春日左衛門顕道[3]幕府の御納戸組頭の旗本永井家より旗本春日家に養子に入った。実父は旗本松平氏の松平仁右衛門家から永井家へ養子に入った永井勘兵衛で、神奈川奉行支配定番取締役などを勤めた。顕道は永井勘兵衛の次男であり、春日氏の家祖の春日行忠から数え、旗本春日家15代(5代家春よりの系譜[4])当主。

弘化2(1845)年、旗本永井勘兵衛の次男として生まれた。初名は鉄三郎。慶応元(1865)年、旗本春日邦三郎顕協(あきつぐ)(旗本松下図書頭の次男、後に春日家に養子入り)の婿養子となった。朱子学を修めた。第二次長州戦争では、幕府陸軍の御目見以下の小普請組などの幕府の旗本や御家人から構成された撒兵隊の兵頭として大阪に出陣した。大阪城に詰めたが、徳川慶喜の大阪城撤退により江戸に帰還した。[2]

慶応4(1868)年、幕府崩壊後、徳川慶喜の処分に不満を抱いた旧一橋家家臣と旗本や御家人などが結成した彰義隊に加入し、彰義隊頭並に任命された。この頃に「春日鉄三郎」から「春日左衛門」に改名している。[2]

5月15日、上野戦争により彰義隊が敗北瓦解すると隊士らは浅草周辺に潜伏の後、盟主である輪王寺宮を擁し奥羽雄藩と連携共闘をするため江戸を脱し、彰義隊頭取の池田長裕らと共に船にて平潟(現茨城県北茨城市)へ上陸した。春日もまた陸軍隊隊長として常磐各地を転戦したが、9月に奥羽列藩同盟が瓦解し盟主の仙台藩が降伏すると仙台へ向かい、榎本武揚率いる脱走軍に合流し蝦夷島へ渡った。榎本らが設立した蝦夷共和国では、歩兵頭並陸軍隊頭として約30名を率いる隊長を勤めた。また、榎本の小姓を務めていた新選組田村銀之助を養子に迎えたとされるが、春日家には正式には伝えられていない[2]
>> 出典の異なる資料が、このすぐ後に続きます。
**src/rtl/wrr_arb_ctrl.sv**
```systemverilog
// wrr_arb_ctrl: weighted round-robin arbiter. A winner keeps the resource for
// up to its weight in beats, then ownership rotates to the next requester.
// Optional feature macro: WRR_ARB_LOCK_EN adds i_lock; while the owner holds
// request and lock, its quota is frozen and no rotation happens.
module wrr_arb_ctrl #(
  parameter int N  = 4,
  parameter int WW = 4
) (
  input  logic                  i_clk,
  input  logic                  i_rst,
  input  logic [N-1:0]          i_request,
`ifdef WRR_ARB_LOCK_EN
  input  logic                  i_lock,
`endif
  input  logic [N*WW-1:0]       i_weight_cfg,
  output logic [N-1:0]          o_grant,
  output logic [$clog2(N)-1:0]  o_grant_id,
  output logic                  o_grant_valid,
  output logic [WW-1:0]         o_beats_left
);
  localparam int IW = $clog2(N);

  typedef enum logic {IDLE, OWN} state_t;

  state_t          r_state, w_state_nxt;
  logic [IW-1:0]   r_ptr, w_ptr_nxt;
  logic [IW-1:0]   r_gid, w_gid_nxt;
  logic [WW-1:0]   r_cnt, w_cnt_nxt;
  logic [N-1:0]    r_grant, w_grant_nxt;

  logic [IW-1:0]   w_after;   // owner index + 1, mod N
  logic [IW-1:0]   w_base;    // scan start for the arbiter
  logic            w_found;
  logic [IW-1:0]   w_win;
  logic [WW-1:0]   w_win_wt;  // winner quota, 0 promoted to 1
  logic            w_own_req;
  logic            w_hold;

  assign w_after   = (r_gid == IW'(N-1)) ? '0 : r_gid + 1'b1;
  assign w_base    = (r_state == IDLE) ? r_ptr : w_after;
  assign w_own_req = i_request[r_gid];
`ifdef WRR_ARB_LOCK_EN
  assign w_hold    = i_lock & w_own_req;
`else
  assign w_hold    = 1'b0;
`endif

  // Round-robin scan: first set request bit from w_base upward with wrap.
  // On rotation the current owner is naturally the last candidate, which
  // gives the re-grant-on-exhaustion behaviour when nobody else asks.
  always_comb begin
    w_found = 1'b0;
    w_win   = '0;
    for (int k = 0; k < N; k++) begin
      if (!w_found && i_request[IW'((int'(w_base) + k) % N)]) begin
        w_found = 1'b1;
        w_win   = IW'((int'(w_base) + k) % N);
      end
    end
    w_win_wt = i_weight_cfg[w_win*WW +: WW];
    if (w_win_wt == '0) w_win_wt = WW'(1);
  end

  // Next-state / next-output logic for the IDLE/OWN controller.
  always_comb begin
    w_state_nxt = r_state;
    w_ptr_nxt   = r_ptr;
    w_gid_nxt   = r_gid;
    w_cnt_nxt   = r_cnt;
    w_grant_nxt = r_grant;
    case (r_state)
      IDLE: begin
        if (w_found) begin
          w_state_nxt = OWN;
          w_gid_nxt   = w_win;
          w_grant_nxt = N'(1) << w_win;
          w_cnt_nxt   = w_win_wt;
        end
      end
      OWN: begin
        if (!w_own_req || (!w_hold && r_cnt == WW'(1))) begin
          // Release or quota exhausted: rotate and hand over without a bubble.
          w_ptr_nxt = w_after;
          if (w_found) begin
            w_gid_nxt   = w_win;
            w_grant_nxt = N'(1) << w_win;
            w_cnt_nxt   = w_win_wt;
          end else begin
            w_state_nxt = IDLE;
            w_gid_nxt   = '0;
            w_grant_nxt = '0;
            w_cnt_nxt   = '0;
          end
        end else if (!w_hold) begin
          w_cnt_nxt = r_cnt - 1'b1;
        end
      end
      default: w_state_nxt = IDLE;
    endcase
  end

  // State and registered outputs; synchronous reset clears everything.
  always_ff @(posedge i_clk) begin
    if (i_rst) begin
      r_state <= IDLE;
      r_ptr   <= '0;
      r_gid   <= '0;
      r_cnt   <= '0;
      r_grant <= '0;
    end else begin
      r_state <= w_state_nxt;
      r_ptr   <= w_ptr_nxt;
      r_gid   <= w_gid_nxt;
      r_cnt   <= w_cnt_nxt;
      r_grant <= w_grant_nxt;
    end
  end

  assign o_grant       = r_grant;
  assign o_grant_id    = r_gid;
  assign o_grant_valid = |r_grant;
  assign o_beats_left  = r_cnt;
endmodule

```
**config.mk**
```make
export PLATFORM = sky130hd
export DESIGN_NAME = wrr_arb_ctrl
export DESIGN_NICKNAME = d
export VERILOG_FILES = /design/src/rtl/wrr_arb_ctrl.sv
export SDC_FILE = /design/constraint.sdc
export NUM_CORES = 1
export LEC_CHECK = 0
export CORE_UTILIZATION = 44
export DETAILED_ROUTE_END_ITERATION = 8
export PLACE_DENSITY = 0.9
export SLEW_MARGIN = 20
export SYNTH_ARGS = -nofsm -noshare
export SYNTH_HDL_FRONTEND = slang
export SYNTH_SLANG_ARGS = --single-unit
```
**constraint.sdc**
```tcl
create_clock -name i_clk -period 2.8 [get_ports i_clk]
set_input_delay 0.56 -clock i_clk [delete_from_list [all_inputs] [get_ports i_clk]]
set_output_delay 0.56 -clock i_clk [all_outputs]
set_load 0.05 [all_outputs]
```
## Word-level counts from Yosys, hierarchy flattened

Index checks and enable logic that the tools add are counted.

| storage, ports and cells | value |
|---|---|
| output and inout bits | 11 |
| word-level logic and storage cells | 74 |
| bits in registers | 13 |
| bits of input ports | 22 |

| cells by class | value |
|---|---|
| equal/unequal tests | 4 |
| $lt $le $gt $ge | 5 |
| bitwise logic cells | 1 |
| shift-type cells | 2 |
| $add $sub $neg | 5 |
| mux-type cells | 40 |
| reduce and logical (&&, ||, !) cells | 12 |

Operators with widths:

| operator | number |
|---|---|
| $mux W4 | 7 |
| $mux W2 | 9 |
| $lt A2 B4 Y1 const B | 4 |
| $pmux W4 S2 | 2 |
| $shiftx A16 B5 Y4 | 1 |
| $mux W1 | 15 |
| $bmux W1 S2 | 5 |
| $add A2 B1 Y2 const B | 2 |
| $add A2 B2 Y2 const B | 2 |
| $eq A4 B1 Y1 const B | 1 |
| $logic_not A1 Y1 | 4 |
| $logic_not A4 Y1 | 1 |
| $pmux W2 S2 | 1 |
| $reduce_and A2 Y1 | 2 |
| $reduce_or A4 Y1 | 1 |
| $shl A1 B2 Y4 const A | 1 |
| $sub A4 B1 Y4 const B | 1 |
| $logic_and A1 B1 Y1 | 3 |
| $lt A2 B3 Y1 const B | 1 |
| $eq A2 B2 Y1 const B | 1 |
| $ne A2 B1 Y1 const B | 1 |
| $ne A2 B2 Y1 const B | 1 |
| $pmux W1 S2 | 1 |
| $logic_or A1 B1 Y1 | 1 |
| $not A1 Y1 | 1 |

## Depth between registers and ports, before layout

Gate-level depths: netlist of run 1.

| logic depth | value |
|---|---|
| depth after elaboration | 22 |
| mapped depth | 10 |

## Least setup slack after synthesis of run 1

Ideal clock, no wire load.

| timing | value |
|---|---|
| kind | register to register |
| start point | reg r_gid[0], in the netlist o_grant_id[0] |
| end point | reg r_cnt[0], in the netlist o_beats_left[0] |
| data required time | 2726 ps |
| path slack | 66 ps |
| data arrival time | 2660 ps |
| setup time | 74 ps |
| stages on the path, launching flop included | 9 |
| path buffers | 0 |
| path through | dfxtp_1 ha_1 mux2_4 mux2i_1 nand4_4 mux2i_1 mux2i_1 or4_1 a31oi_1 |

| on the way | value |
|---|---|
| word-level cells in the longest chain between the ends | 22 |

RTL lines:

| element | RTL line | RTL |
|---|---|---|
| start, declared | 27 | `logic [IW-1:0] r_gid, w_gid_nxt;` |
| start signal, assigned | 113 | `r_gid <= w_gid_nxt;` |
| $add A2 B1 Y2 / $eq A2 B2 Y1 (equally long branches) | 39 | `assign w_after = (r_gid == IW'(N-1)) ? '0 : r_gid + 1'b1;` |
| $mux W2 * | 39 |  |
| net w_after[1] | 31 | `logic [IW-1:0] w_after;` |
| $mux W2 * | 40 | `assign w_base = (r_state == IDLE) ? r_ptr : w_after;` |
| branches (longest 19 deep; another with $add A2 B1 Y2) | - |  |
| end signal, assigned | 114 | `r_cnt <= w_cnt_nxt;` |
| end, declared | 28 | `logic [WW-1:0] r_cnt, w_cnt_nxt;` |

Mark *: on every way through the listed nets, which the timed path passes. The select of a mux whose other input is x is not followed.
A chain may end at the register's enable or synchronous reset.

## Worst setup path after layout of run 1

Ends and elaborated chain as after synthesis.
--- src/rtl/seg_pkg.sv ---
// Shared constants for the multiplexed seven-segment driver: hex glyphs (active-high g..a),
// the all-off pattern and the index-width helper.
package seg_pkg;

   // Index n holds the glyph for hex digit n; bit 0 = segment a.
   localparam logic [15:0][6:0] SEG_HEX = {
      7'h71, 7'h79, 7'h5E, 7'h39, 7'h7C, 7'h77, 7'h6F, 7'h7F,
      7'h07, 7'h7D, 7'h6D, 7'h66, 7'h4F, 7'h5B, 7'h06, 7'h3F
   };

   localparam logic [7:0] SEG_OFF = 8'h00;

   function automatic int clog2(input int n);
      int w;
      w = 0;
      while ((1 << w) < n) begin
         w++;
      end
      return w;
   endfunction

endpackage

--- src/rtl/seg_scan_driver_hex7seg_dec.sv ---
// Combinational hex nibble + decimal point -> 8-bit segment pattern {dp, g..a}.
// seg_dark darkens only g..a (leading-zero suppression); blank darkens everything.
module hex7seg_dec
   import seg_pkg::*;
#(
   parameter bit ACTIVE_LOW = 1'b1
) (
   input  logic [3:0] nibble,
   input  logic       dp,
   input  logic       blank,
   input  logic       seg_dark,
   output logic [7:0] seg
);

   logic [7:0] seg_hi;

   always_comb begin
      seg_hi = {dp, SEG_HEX[nibble]};
      if (seg_dark) begin
         seg_hi[6:0] = SEG_OFF[6:0];
      end
      if (blank) begin
         seg_hi = SEG_OFF;
      end
      seg = ACTIVE_LOW ? ~seg_hi : seg_hi;
   end

endmodule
明治2(1869)年3月、新政府軍の蝦夷上陸に伴う迎撃戦で各地を転戦するが、圧倒的兵力の新政府軍に蝦夷共和国側は抵抗の術もなく圧されていく中、春日は5月11日に函館亀田新道で重傷を負い、翌12日に榎本の苦渋の説得により服毒し自害した。函館の五稜郭内に埋葬されたとされるが墓所は不明。[2]菩提寺は函館実行寺で、法名は潜心院殿義速日欣居士。また、東京都荒川区南千住にある円通寺境内にある死節之墓にも名が刻まれている。享年25歳。[2]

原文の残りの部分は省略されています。